Uwagę internautów zwrócił strój Miedwiediewa, a dokładniej skórzany płaszcz. "Dmitrij Anatolijewicz miał na sobie skórzany płaszcz, aby łatwiej było wspiąć się do lufy czołgu, czy też kogoś cosplayował?" - czytamy w komentarzu NEXTY, która opublikowała nagranie z wizyty polityka.
Więcej informacji z kraju i ze świata znajdziesz na stronie głównej Gazeta.pl.
Niektórym internautom skórzany płaszcz skojarzył się z postacią z serialu "Allo 'Allo". Chodzi o Herr Ottona Flicka, utykającego gestapowca, który miał manię śledzenia i za wszelką cenę chciał zniszczyć lokalny ruch oporu. Jego postać miała powstać z połączenia niemieckiego zbrodniarza wojennego Josepha Goebbelsa i Arnolda Tohta ("Poszukiwacze zaginionej arki").
Po wizycie w korporacji produkującej czołgi Dmitrij Miedwiediew opublikował wpis na Telegramie, w którym odniósł się do doniesień dotyczących problemów Rosji ze sprzętem wojskowym, a dokładniej - jego brakiem.
"Czytając wrogie analizy, wielokrotnie spotykałem się z twierdzeniami, że sprzęt wojskowy i uzbrojenie, na które jest zapotrzebowanie w Rosji, wkrótce się skończy.
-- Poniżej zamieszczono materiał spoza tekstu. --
Source: an optimization exercise on an open RTL-to-GDS flow (aim: small area, a short achievable clock period and few clock cycles). Production flows keep margins and buffers that such runs may drop.
Only simulation tests tie the RTL to the original design; equivalence was not proved.

## nickel
Design gc_src_linear, start of the top module:
module gc_src_linear (
    input  wire        clk,
    input  wire        rst,
    input  wire        start,
    input  wire [23:0] cfg_rs,
    input  wire [23:0] cfg_rt,
    input  wire [2:0]  cfg_chm1,
    input  wire        in_valid,
    output wire        in_ready,
    input  wire [31:0] in_data,
    output reg         out_valid,
    input  wire        out_ready,
    output reg  [31:0] out_data
);
clock: 125.0 ns
lec_check: 0
abc_area: 1
cap_margin: 20
core_margin: 2
core_utilization: 40
cts_cluster_diameter: 60
cts_cluster_size: 30
setup_slack_margin: 5
slew_margin: 20
run.sh (not shown) runs the stock make flow with config.mk's settings and CLKGATE_MAP_FILE= SYNTH_SCRIPT=/design/flow/synth_recipe.tcl, a recipe that flattens the netlist after the stock synthesis.
nickel went all the way through synthesis, placement and routing and the layout is clean on timing, DRC and antenna.
Testbench counts of nickel, summed over its fixed seeds: cycles 276,178.
Relative to nickel, the following input files were edited for maple:
==> flow/config.mk <==
export PLATFORM = sky130hd
export DESIGN_NAME = gc_src_linear
export DESIGN_NICKNAME = gc_src_linear
export VERILOG_FILES = /design/flow/design.v
export SDC_FILE = /design/flow/constraint.sdc
export NUM_CORES = 4
export LEC_CHECK = 0
export ABC_AREA = 1
export CAP_MARGIN = 60
export CORE_MARGIN = 2
export CORE_UTILIZATION = 40
export CTS_BUF_LIST = sky130_fd_sc_hd__clkbuf_8
export SETUP_SLACK_MARGIN = 5
export SLEW_MARGIN = 60
Results
maple closes out successfully: all stages finished, all timing, DRC and antenna checks passed. Diff nickel..maple | flop and latch count out of synthesis | unchanged. Wire length is lower on nickel. Clock buffer count in the final layout: maple > nickel.
diff inputs: maple => indigo
==> flow/config.mk <==
export PLATFORM = sky130hd
export DESIGN_NAME = gc_src_linear
export DESIGN_NICKNAME = gc_src_linear
export VERILOG_FILES = /design/flow/design.v
export SDC_FILE = /design/flow/constraint.sdc
export NUM_CORES = 4
export LEC_CHECK = 0
export ABC_AREA = 1
export CAP_MARGIN = 20
export CORE_MARGIN = 2
export CORE_UTILIZATION = 40
export CTS_BUF_LIST = sky130_fd_sc_hd__clkbuf_8
export SETUP_SLACK_MARGIN = 5
export SLEW_MARGIN = 20
--- outcome ---
- indigo gives less final-layout clock buffer total than maple did.
- Sort indigo and maple by first-pass GRT wire length, descending, and maple comes first.
- maple has lower critical path data arrival time than indigo.
- indigo -> maple: maximum frequency flat
What ember does differently from indigo at the input level:
-- flow/config.mk --
<<< indigo, line 10
export CORE_MARGIN = 2
export CORE_UTILIZATION = 40
export CTS_BUF_LIST = sky130_fd_sc_hd__clkbuf_8
export SETUP_SLACK_MARGIN = 5
export SLEW_MARGIN = 20
>>> ember, line 10
export CORE_MARGIN = 2
export CORE_UTILIZATION = 40
export CTS_CLUSTER_DIAMETER = 130
export CTS_CLUSTER_SIZE = 22
export SETUP_SLACK_MARGIN = 5
export SLEW_MARGIN = 20
Results
- The utilization of ember is lower than that of indigo.
- Worst hold slack is lower on indigo
- Compared with indigo, ember shows a number of buffers inserted during clock tree synthesis that is 68% lower.
- The run with more setup slack is ember; indigo has less.
- In the metrics for indigo and ember, the one carrying the higher via count of the first global-routing pass is indigo.
- Re sequential share of layout area: ember is 0.72 points up on indigo.
- ~same core region area in indigo and ember

========
gc_src_linear again, from the RTL that the note above started with.
Settings: LEC_CHECK=0, ABC_AREA=1, CAP_MARGIN=20, CORE_MARGIN=2, CORE_UTILIZATION=40, CTS_CLUSTER_DIAMETER=120, CTS_CLUSTER_SIZE=26, SETUP_SLACK_MARGIN=5, SLEW_MARGIN=20; clock period 125.0 ns.
Testbench counts at the start, summed over its fixed seeds: cycles 276,178.
==> next run, changes <==
Settings changed: CTS_CLUSTER_DIAMETER 120 to 100, CTS_CLUSTER_SIZE 26 to 20, GPL_TIMING_DRIVEN set to 0.
=> Global-route usage is higher by 3.2 points. Clock-buffer cell count is higher by 19. Cell count is higher by 2.9%. Area after synthesis is unchanged. Hold slack is worse by 0.029 ns. Cell area is higher by 1.6%. Setup slack is worse by 0.71 ns. Flip-flop and latch count does not change. Wire length is higher by 13%.

========
Starting RTL as in the previous note.
Settings: LEC_CHECK=0, ABC_AREA=1, CAP_MARGIN=20, CORE_MARGIN=2, CORE_UTILIZATION=40, CTS_CLUSTER_DIAMETER=100, CTS_CLUSTER_SIZE=20, SETUP_SLACK_MARGIN=5, SLEW_MARGIN=20; clock period 125.0 ns.
The first run finished clean.
Testbench counts at the start, summed over its fixed seeds: cycles 276,178.
Edit:
--- a/flow/config.mk
+++ b/flow/config.mk
@@ -11,4 +11,4 @@
 export CORE_UTILIZATION = 40
-export CTS_CLUSTER_DIAMETER = 100
-export CTS_CLUSTER_SIZE = 20
+export CTS_CLUSTER_DIAMETER = 80
+export CTS_CLUSTER_SIZE = 24
 export SETUP_SLACK_MARGIN = 5
Result: Worst setup slack is about the same; design area stays flat; hold slack loses 0.017 ns; final cell count stays flat; sequential cell count is unchanged; critical path depth is unchanged; area after synthesis is unchanged; clock-buffer cell count fell by 11.

-- separate check: timing with driven ports --
In the flow no input, the clock included, has a driving cell. The finished layouts below were timed again as built, in two steps.
Step 1 assumes that a clkbuf_16 drives the clock port and a buf_2 every other input.
Step 2, shift: input delay + t, output delay - t, t = (earliest + latest rising clock arrival at the registers) / 2. This alone moves slack from input paths to output paths.
a / b / c = ideal / step 1 / step 2; a / b = the first two.
run	shift t [ns]	setup WS [ns]	worst setup path after step 2	slew at the worst register clock pin (ns)	pins driven straight from the clock port
nickel	0.798	98.247 / 98.172 / 97.507	input to register	0.11 / 0.11	1
maple	0.987	98.069 / 97.996 / 97.872	input to register	0.09 / 0.09	1
indigo	0.977	98.045 / 97.973 / 97.500	input to register	0.08 / 0.08	1
ember	0.753	98.230 / 98.174 / 97.536	input to register	0.11 / 0.11	1
the first run of note 2	0.766	98.217 / 98.199 / 97.508	input to register	0.11 / 0.11	1
the second run of note 2	0.770	97.506 / 97.543 / 96.772	input to register	0.10 / 0.10	1
the first run of note 3	0.775	98.234 / 98.156 / 97.531	input to register	0.10 / 0.10	1
the second run of note 3	0.778	98.233 / 98.158 / 97.552	input to register	0.11 / 0.11	1
After both steps setup and hold are still met in every run listed. For nickel, which loses most, drivers alone change the setup slack by -0.075 ns; drivers and shift together by -0.740 ns.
Jakby wszystko zostało zużyte. Nie róbcie sobie nadziei. Produkcja broni i sprzętu specjalnego wzrasta wielokrotnie we wszystkich kierunkach: od czołgów i dział po precyzyjne rakiety i drony" - napisał Miedwiediew.
Amerykański Instytut Badań nad Wojną (IWS) pod koniec września pisał o tym, jak silne wojsko ma Putin. - Wyobrażenie, że Rosja ma rezerwy żołnierzy gotowych do walki, nie ma nic wspólnego z rzeczywistością. Dotychczasowy przebieg wojny dowodzi, że świat od dawna przeceniał siłę rosyjskiej armii - mówił George Barros z amerykańskiego think tanku cytowany przez rp.pl.
O słabym stanie rosyjskiej siły militarnej świadczy też to, że na front wysyłani są rekruci po zaledwie miesięcznym szkoleniu i bez wojskowego doświadczenia. Nie brak też doniesień o tym, że są oni słabo wyposażeni i sami muszą sobie zapewnić nawet skarpetki, a broń, którą dostają, jest zardzewiała.